# Exercise:
Set down, character for character, everything in the records below from the line holding "hex digit function." down to the line holding "localparam logic [BYTE_W-1:0] CH_BSL", and no other line.

# Data section:
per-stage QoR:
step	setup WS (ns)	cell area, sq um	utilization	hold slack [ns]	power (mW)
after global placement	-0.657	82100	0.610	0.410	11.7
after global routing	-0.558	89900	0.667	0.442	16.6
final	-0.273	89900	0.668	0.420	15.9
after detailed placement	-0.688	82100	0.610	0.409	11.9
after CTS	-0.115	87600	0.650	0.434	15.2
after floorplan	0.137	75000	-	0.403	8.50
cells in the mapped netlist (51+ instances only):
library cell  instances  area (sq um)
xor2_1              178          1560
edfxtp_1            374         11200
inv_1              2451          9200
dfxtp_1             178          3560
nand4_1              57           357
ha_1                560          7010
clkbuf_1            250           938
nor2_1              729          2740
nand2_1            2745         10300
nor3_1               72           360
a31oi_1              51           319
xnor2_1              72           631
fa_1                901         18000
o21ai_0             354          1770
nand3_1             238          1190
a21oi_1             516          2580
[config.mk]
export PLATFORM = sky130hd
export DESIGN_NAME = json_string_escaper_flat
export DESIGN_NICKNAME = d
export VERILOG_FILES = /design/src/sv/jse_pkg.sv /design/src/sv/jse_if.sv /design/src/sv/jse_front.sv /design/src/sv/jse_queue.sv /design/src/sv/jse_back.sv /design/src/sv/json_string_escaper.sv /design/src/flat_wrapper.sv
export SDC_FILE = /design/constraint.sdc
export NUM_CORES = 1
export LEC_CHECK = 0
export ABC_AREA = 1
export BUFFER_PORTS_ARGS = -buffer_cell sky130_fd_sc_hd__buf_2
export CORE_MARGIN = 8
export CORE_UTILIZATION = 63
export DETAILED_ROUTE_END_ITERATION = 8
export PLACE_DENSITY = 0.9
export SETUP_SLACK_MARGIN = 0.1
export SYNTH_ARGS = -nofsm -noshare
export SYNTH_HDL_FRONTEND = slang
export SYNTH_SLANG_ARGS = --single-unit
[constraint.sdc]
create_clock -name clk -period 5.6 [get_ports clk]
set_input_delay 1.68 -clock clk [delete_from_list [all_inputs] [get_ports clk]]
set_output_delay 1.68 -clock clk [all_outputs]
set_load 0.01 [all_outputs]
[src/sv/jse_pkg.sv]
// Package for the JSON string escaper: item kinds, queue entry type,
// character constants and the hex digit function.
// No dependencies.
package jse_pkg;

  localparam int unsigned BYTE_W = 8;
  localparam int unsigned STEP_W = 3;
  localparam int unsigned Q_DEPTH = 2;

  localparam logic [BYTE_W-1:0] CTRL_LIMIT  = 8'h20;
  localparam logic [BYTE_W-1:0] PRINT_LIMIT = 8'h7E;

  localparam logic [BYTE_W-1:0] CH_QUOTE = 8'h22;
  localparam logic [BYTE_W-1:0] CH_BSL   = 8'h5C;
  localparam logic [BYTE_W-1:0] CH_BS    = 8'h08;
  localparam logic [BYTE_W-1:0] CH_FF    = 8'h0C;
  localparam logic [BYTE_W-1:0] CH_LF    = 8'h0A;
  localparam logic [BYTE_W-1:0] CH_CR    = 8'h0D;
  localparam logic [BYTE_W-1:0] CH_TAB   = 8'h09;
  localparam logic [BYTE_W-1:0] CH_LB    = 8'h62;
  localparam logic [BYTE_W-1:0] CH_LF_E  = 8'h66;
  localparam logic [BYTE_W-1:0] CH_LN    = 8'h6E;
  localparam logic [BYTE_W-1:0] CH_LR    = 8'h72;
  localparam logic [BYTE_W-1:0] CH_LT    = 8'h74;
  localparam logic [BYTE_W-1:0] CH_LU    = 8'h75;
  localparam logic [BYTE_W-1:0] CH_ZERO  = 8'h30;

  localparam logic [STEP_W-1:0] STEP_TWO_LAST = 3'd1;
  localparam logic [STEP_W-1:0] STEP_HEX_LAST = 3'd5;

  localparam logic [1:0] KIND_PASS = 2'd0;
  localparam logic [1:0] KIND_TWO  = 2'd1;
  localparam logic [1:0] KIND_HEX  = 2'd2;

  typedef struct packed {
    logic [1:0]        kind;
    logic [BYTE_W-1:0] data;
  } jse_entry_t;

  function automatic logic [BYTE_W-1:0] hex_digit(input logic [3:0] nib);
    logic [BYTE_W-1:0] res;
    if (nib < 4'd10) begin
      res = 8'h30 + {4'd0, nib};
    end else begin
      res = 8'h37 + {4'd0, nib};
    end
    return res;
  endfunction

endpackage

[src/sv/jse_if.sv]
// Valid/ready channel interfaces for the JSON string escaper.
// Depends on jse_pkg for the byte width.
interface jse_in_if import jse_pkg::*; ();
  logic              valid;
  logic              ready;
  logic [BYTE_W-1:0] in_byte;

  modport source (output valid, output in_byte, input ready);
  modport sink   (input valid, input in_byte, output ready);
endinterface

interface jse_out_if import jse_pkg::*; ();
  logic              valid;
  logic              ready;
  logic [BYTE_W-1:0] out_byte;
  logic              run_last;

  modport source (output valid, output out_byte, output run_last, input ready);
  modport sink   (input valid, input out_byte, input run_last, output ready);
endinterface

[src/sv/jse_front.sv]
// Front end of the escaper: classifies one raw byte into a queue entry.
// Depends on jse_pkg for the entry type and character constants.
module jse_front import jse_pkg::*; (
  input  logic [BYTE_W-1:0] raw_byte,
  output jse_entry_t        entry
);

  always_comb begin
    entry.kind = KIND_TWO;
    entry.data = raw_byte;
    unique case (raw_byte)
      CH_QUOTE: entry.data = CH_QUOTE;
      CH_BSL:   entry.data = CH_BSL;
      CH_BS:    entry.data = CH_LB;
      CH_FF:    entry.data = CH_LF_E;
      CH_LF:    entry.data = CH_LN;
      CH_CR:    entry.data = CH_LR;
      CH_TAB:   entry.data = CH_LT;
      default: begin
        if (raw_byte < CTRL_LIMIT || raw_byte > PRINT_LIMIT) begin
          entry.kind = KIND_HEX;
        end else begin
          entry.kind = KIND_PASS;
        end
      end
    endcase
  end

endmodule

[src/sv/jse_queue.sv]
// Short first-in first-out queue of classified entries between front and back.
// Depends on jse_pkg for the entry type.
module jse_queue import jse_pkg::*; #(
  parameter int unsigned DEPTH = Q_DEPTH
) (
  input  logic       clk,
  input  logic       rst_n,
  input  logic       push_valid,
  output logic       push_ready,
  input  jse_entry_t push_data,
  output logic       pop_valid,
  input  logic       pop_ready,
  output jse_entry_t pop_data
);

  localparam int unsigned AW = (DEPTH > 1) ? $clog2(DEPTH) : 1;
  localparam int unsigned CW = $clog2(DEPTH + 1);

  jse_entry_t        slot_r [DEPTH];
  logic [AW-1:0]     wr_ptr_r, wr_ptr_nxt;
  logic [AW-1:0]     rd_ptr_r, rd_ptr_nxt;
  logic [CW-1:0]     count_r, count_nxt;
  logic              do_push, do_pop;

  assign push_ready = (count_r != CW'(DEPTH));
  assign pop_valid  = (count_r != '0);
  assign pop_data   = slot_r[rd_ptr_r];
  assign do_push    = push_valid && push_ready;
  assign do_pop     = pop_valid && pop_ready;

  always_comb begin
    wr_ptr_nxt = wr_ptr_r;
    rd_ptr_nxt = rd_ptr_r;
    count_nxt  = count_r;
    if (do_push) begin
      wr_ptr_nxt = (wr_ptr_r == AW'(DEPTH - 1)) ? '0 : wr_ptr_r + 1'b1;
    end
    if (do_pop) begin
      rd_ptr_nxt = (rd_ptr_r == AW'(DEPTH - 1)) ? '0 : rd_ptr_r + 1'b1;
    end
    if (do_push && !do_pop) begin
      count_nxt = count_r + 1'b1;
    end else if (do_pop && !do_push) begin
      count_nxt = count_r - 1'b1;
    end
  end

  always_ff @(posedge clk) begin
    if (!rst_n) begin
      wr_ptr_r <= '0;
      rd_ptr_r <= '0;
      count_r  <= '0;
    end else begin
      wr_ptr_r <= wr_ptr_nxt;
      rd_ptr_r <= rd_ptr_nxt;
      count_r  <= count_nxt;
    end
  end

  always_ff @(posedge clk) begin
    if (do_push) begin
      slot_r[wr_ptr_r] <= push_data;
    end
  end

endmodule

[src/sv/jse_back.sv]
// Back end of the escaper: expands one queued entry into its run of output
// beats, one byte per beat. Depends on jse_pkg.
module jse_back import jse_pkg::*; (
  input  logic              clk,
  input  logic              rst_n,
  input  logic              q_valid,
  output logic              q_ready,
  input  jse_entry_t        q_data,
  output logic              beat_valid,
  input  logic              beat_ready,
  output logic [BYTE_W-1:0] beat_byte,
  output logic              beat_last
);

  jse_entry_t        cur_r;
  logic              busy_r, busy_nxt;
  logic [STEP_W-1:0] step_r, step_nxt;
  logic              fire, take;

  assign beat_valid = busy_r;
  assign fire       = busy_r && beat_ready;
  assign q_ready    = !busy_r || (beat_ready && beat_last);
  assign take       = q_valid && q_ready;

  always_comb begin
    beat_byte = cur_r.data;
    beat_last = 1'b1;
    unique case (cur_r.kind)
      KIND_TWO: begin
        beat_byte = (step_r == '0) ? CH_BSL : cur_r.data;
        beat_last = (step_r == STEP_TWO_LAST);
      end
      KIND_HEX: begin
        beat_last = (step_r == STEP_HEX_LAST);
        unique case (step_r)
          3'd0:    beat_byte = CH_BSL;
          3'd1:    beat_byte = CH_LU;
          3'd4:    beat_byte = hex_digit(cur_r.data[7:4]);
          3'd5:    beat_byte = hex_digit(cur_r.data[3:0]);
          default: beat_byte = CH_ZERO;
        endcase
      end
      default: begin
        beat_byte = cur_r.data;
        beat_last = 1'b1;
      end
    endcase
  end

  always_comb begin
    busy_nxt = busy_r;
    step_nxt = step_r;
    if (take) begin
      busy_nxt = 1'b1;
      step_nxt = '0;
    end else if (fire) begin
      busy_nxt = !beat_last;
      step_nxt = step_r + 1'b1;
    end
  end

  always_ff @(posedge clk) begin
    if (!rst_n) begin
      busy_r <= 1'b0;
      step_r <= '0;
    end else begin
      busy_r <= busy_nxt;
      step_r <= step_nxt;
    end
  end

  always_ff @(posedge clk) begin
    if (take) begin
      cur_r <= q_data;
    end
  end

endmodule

# Response area:
// character constants and the hex digit function.
// No dependencies.
package jse_pkg;

  localparam int unsigned BYTE_W = 8;
  localparam int unsigned STEP_W = 3;
  localparam int unsigned Q_DEPTH = 2;

  localparam logic [BYTE_W-1:0] CTRL_LIMIT  = 8'h20;
  localparam logic [BYTE_W-1:0] PRINT_LIMIT = 8'h7E;

  localparam logic [BYTE_W-1:0] CH_QUOTE = 8'h22;
  localparam logic [BYTE_W-1:0] CH_BSL   = 8'h5C;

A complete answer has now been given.